> **Try it**
Nothing should be output except the lines from the top of the material below through the line that contains "localparam logic [1:0] LAT_WAY", each exactly as written.

> **Dataset content**
[src/rtl/wpc_pkg.sv]
package wpc_pkg;
  typedef enum logic [1:0] {ST_IDLE, ST_FIRST, ST_SECOND, ST_FILL} wpc_state_e;
  localparam logic [1:0] LAT_NONE = 2'd0;
  localparam logic [1:0] LAT_FAST = 2'd1;
  localparam logic [1:0] LAT_WAY  = 2'd2;
  localparam logic [1:0] LAT_MISS = 2'd3;
endpackage

[src/rtl/wpc_way.sv]
module wpc_way #(
  parameter int SETS   = 16,
  parameter int TAG_W  = 8,
  parameter int DATA_W = 32,
  localparam int IDX_W = $clog2(SETS)
) (
  input  logic              clk_i,
  input  logic              rst_ni,
  input  logic              wr_en_i,
  input  logic [IDX_W-1:0]  wr_idx_i,
  input  logic [TAG_W-1:0]  wr_tag_i,
  input  logic [DATA_W-1:0] wr_data_i,
  input  logic [IDX_W-1:0]  rd_idx_i,
  output logic              rd_valid_o,
  output logic [TAG_W-1:0]  rd_tag_o,
  output logic [DATA_W-1:0] rd_data_o
);
  logic [SETS-1:0]   valid_q;
  logic [TAG_W-1:0]  tag_q  [SETS];
  logic [DATA_W-1:0] data_q [SETS];

  always_ff @(posedge clk_i or negedge rst_ni) begin
    if (!rst_ni) begin
      valid_q <= '0;
      for (int s = 0; s < SETS; s++) begin
        tag_q[s]  <= '0;
        data_q[s] <= '0;
      end
    end else if (wr_en_i) begin
      valid_q[wr_idx_i] <= 1'b1;
      tag_q[wr_idx_i]   <= wr_tag_i;
      data_q[wr_idx_i]  <= wr_data_i;
    end
  end

  assign rd_valid_o = valid_q[rd_idx_i];
  assign rd_tag_o   = tag_q[rd_idx_i];
  assign rd_data_o  = data_q[rd_idx_i];
endmodule

[src/rtl/wpc_pred.sv]
module wpc_pred #(
  parameter int SETS = 16,
  localparam int IDX_W = $clog2(SETS)
) (
  input  logic             clk_i,
  input  logic             rst_ni,
  input  logic             upd_en_i,
  input  logic [IDX_W-1:0] upd_idx_i,
  input  logic             upd_way_i,
  input  logic [IDX_W-1:0] rd_idx_i,
  output logic             rd_way_o
);
  logic [SETS-1:0] pred_q;

  always_ff @(posedge clk_i or negedge rst_ni) begin
    if (!rst_ni)       pred_q <= '0;
    else if (upd_en_i) pred_q[upd_idx_i] <= upd_way_i;
  end

  assign rd_way_o = pred_q[rd_idx_i];
endmodule

[src/rtl/wpc_tag_cmp.sv]
module wpc_tag_cmp #(
  parameter int TAG_W = 8
) (
  input  logic             line_valid_i,
  input  logic [TAG_W-1:0] line_tag_i,
  input  logic [TAG_W-1:0] look_tag_i,
  output logic             match_o
);
  assign match_o = line_valid_i && (line_tag_i == look_tag_i);
endmodule

[src/rtl/wp_cache_lookup.sv]
module wp_cache_lookup
  import wpc_pkg::*;
#(
  parameter int ADDR_W = 12,
  parameter int DATA_W = 32,
  parameter int SETS   = 4,
  localparam int IDX_W = $clog2(SETS),
  localparam int TAG_W = ADDR_W - IDX_W,
  localparam int WAYS  = 2
) (
  input  logic              clk_i,
  input  logic              rst_ni,
  input  logic              req_valid_i,
  input  logic [ADDR_W-1:0] req_addr_i,
  output logic              req_ready_o,
  output logic              rsp_valid_o,
  output logic [DATA_W-1:0] rsp_data_o,
  output logic              rsp_hit_o,
  output logic [1:0]        rsp_lat_o,
  output logic              fill_req_o,
  output logic [ADDR_W-1:0] fill_addr_o,
  input  logic              fill_valid_i,
  input  logic [DATA_W-1:0] fill_data_i
);
  wpc_state_e        state_q, state_d;
  logic [ADDR_W-1:0] addr_q;
  logic [IDX_W-1:0]  idx;
  logic [TAG_W-1:0]  tag;
  logic              pred_way, probe_way, hit, fill_fire, pred_upd;
  logic              way_valid [WAYS];
  logic [TAG_W-1:0]  way_tag   [WAYS];
  logic [DATA_W-1:0] way_data  [WAYS];

  assign idx = addr_q[IDX_W-1:0];
  assign tag = addr_q[ADDR_W-1:IDX_W];

  always_ff @(posedge clk_i or negedge rst_ni) begin
    if (!rst_ni) begin
      state_q <= ST_IDLE;
      addr_q  <= '0;
    end else begin
      state_q <= state_d;
      if (req_valid_i && req_ready_o) addr_q <= req_addr_i;
    end
  end

  // second probe looks at the way the prediction skipped
  assign probe_way = (state_q == ST_SECOND) ? ~pred_way : pred_way;
  assign fill_fire = (state_q == ST_FILL) && fill_valid_i;
  // victim on refill and target after way-miss hit are both the unpredicted way
  assign pred_upd  = ((state_q == ST_SECOND) && hit) || fill_fire;

  for (genvar w = 0; w < WAYS; w++) begin : g_way
    wpc_way #(.SETS(SETS), .TAG_W(TAG_W), .DATA_W(DATA_W)) i_way (
      .clk_i      (clk_i),
      .rst_ni     (rst_ni),
      .wr_en_i    (fill_fire && (~pred_way == 1'(w))),
      .wr_idx_i   (idx),
      .wr_tag_i   (tag),
      .wr_data_i  (fill_data_i),
      .rd_idx_i   (idx),
      .rd_valid_o (way_valid[w]),
      .rd_tag_o   (way_tag[w]),
      .rd_data_o  (way_data[w])
    );
  end

  wpc_pred #(.SETS(SETS)) i_pred (
    .clk_i     (clk_i),
    .rst_ni    (rst_ni),
    .upd_en_i  (pred_upd),
    .upd_idx_i (idx),
    .upd_way_i (~pred_way),
    .rd_idx_i  (idx),
    .rd_way_o  (pred_way)
  );

  wpc_tag_cmp #(.TAG_W(TAG_W)) i_cmp (
    .line_valid_i (way_valid[probe_way]),
    .line_tag_i   (way_tag[probe_way]),
    .look_tag_i   (tag),
    .match_o      (hit)
  );

  always_comb begin
    state_d = state_q;
    unique case (state_q)
      ST_IDLE:   if (req_valid_i) state_d = ST_FIRST;
      ST_FIRST:  state_d = hit ? ST_IDLE : ST_SECOND;
      ST_SECOND: state_d = hit ? ST_IDLE : ST_FILL;
      ST_FILL:   if (fill_valid_i) state_d = ST_IDLE;
      default:   state_d = ST_IDLE;
    endcase
  end

  always_comb begin
    rsp_lat_o = LAT_NONE;
    if (fill_fire)                        rsp_lat_o = LAT_MISS;
    else if (hit && state_q == ST_FIRST)  rsp_lat_o = LAT_FAST;
    else if (hit && state_q == ST_SECOND) rsp_lat_o = LAT_WAY;
  end

  assign rsp_valid_o = (rsp_lat_o != LAT_NONE);
  assign rsp_hit_o   = rsp_valid_o && !fill_fire;
  assign rsp_data_o  = fill_fire ? fill_data_i : way_data[probe_way];
  assign req_ready_o = (state_q == ST_IDLE);
  assign fill_req_o  = (state_q == ST_FILL);
  assign fill_addr_o = addr_q;
endmodule

[config.mk]
export PLATFORM = sky130hd
export DESIGN_NAME = wp_cache_lookup
export DESIGN_NICKNAME = d
export VERILOG_FILES = /design/src/rtl/wpc_pkg.sv /design/src/rtl/wpc_way.sv /design/src/rtl/wpc_pred.sv /design/src/rtl/wpc_tag_cmp.sv /design/src/rtl/wp_cache_lookup.sv
export SDC_FILE = /design/constraint.sdc
export NUM_CORES = 1
export LEC_CHECK = 0
export ABC_AREA = 0
export BUFFER_PORTS_ARGS = -buffer_cell sky130_fd_sc_hd__clkbuf_2
export CORE_MARGIN = 4
export CORE_UTILIZATION = 35
export CTS_BUF_LIST = sky130_fd_sc_hd__clkbuf_4 sky130_fd_sc_hd__clkbuf_8
export CTS_CLUSTER_SIZE = 24
export DETAILED_ROUTE_END_ITERATION = 12
export SLEW_MARGIN = 0
export SYNTH_ARGS = -nofsm -noshare
export SYNTH_HDL_FRONTEND = slang
export SYNTH_HIERARCHICAL = 1
export SYNTH_SLANG_ARGS = --single-unit
[constraint.sdc]
create_clock -name clk_i -period 4.8 [get_ports clk_i]
set_input_delay 0.24 -clock clk_i [delete_from_list [all_inputs] [get_ports clk_i]]
set_output_delay 0.24 -clock clk_i [all_outputs]
set_load 0.005 [all_outputs]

> **Output below**
[src/rtl/wpc_pkg.sv]
package wpc_pkg;
  typedef enum logic [1:0] {ST_IDLE, ST_FIRST, ST_SECOND, ST_FILL} wpc_state_e;
  localparam logic [1:0] LAT_NONE = 2'd0;
  localparam logic [1:0] LAT_FAST = 2'd1;
  localparam logic [1:0] LAT_WAY  = 2'd2;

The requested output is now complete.